TASK: Report each line from the entries in which "worst" can be found.

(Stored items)
+++++
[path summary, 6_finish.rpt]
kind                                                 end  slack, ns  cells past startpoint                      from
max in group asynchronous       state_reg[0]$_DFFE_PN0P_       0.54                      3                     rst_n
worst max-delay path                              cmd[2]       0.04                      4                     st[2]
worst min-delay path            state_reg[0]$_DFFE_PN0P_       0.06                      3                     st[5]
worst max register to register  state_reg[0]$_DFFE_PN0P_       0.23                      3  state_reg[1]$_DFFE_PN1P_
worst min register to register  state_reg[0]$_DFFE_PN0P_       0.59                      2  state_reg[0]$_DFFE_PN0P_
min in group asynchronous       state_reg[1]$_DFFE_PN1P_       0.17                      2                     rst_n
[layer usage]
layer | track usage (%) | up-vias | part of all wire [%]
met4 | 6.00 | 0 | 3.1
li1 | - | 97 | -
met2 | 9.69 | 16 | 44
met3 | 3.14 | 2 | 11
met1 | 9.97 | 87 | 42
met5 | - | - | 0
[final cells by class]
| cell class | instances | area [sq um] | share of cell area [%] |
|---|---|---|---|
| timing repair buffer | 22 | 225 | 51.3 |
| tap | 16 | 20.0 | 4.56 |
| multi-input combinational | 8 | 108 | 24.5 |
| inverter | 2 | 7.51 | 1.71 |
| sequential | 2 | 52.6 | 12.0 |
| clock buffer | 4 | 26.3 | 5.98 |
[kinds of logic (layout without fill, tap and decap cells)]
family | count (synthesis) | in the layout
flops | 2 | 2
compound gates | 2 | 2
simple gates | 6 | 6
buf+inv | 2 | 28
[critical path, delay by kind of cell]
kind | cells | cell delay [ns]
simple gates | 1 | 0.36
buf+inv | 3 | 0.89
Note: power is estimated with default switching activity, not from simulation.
+++++
WRITTEN RESPONSE:
worst max-delay path                              cmd[2]       0.04                      4                     st[2]
worst min-delay path            state_reg[0]$_DFFE_PN0P_       0.06                      3                     st[5]
worst max register to register  state_reg[0]$_DFFE_PN0P_       0.23                      3  state_reg[1]$_DFFE_PN1P_
worst min register to register  state_reg[0]$_DFFE_PN0P_       0.59                      2  state_reg[0]$_DFFE_PN0P_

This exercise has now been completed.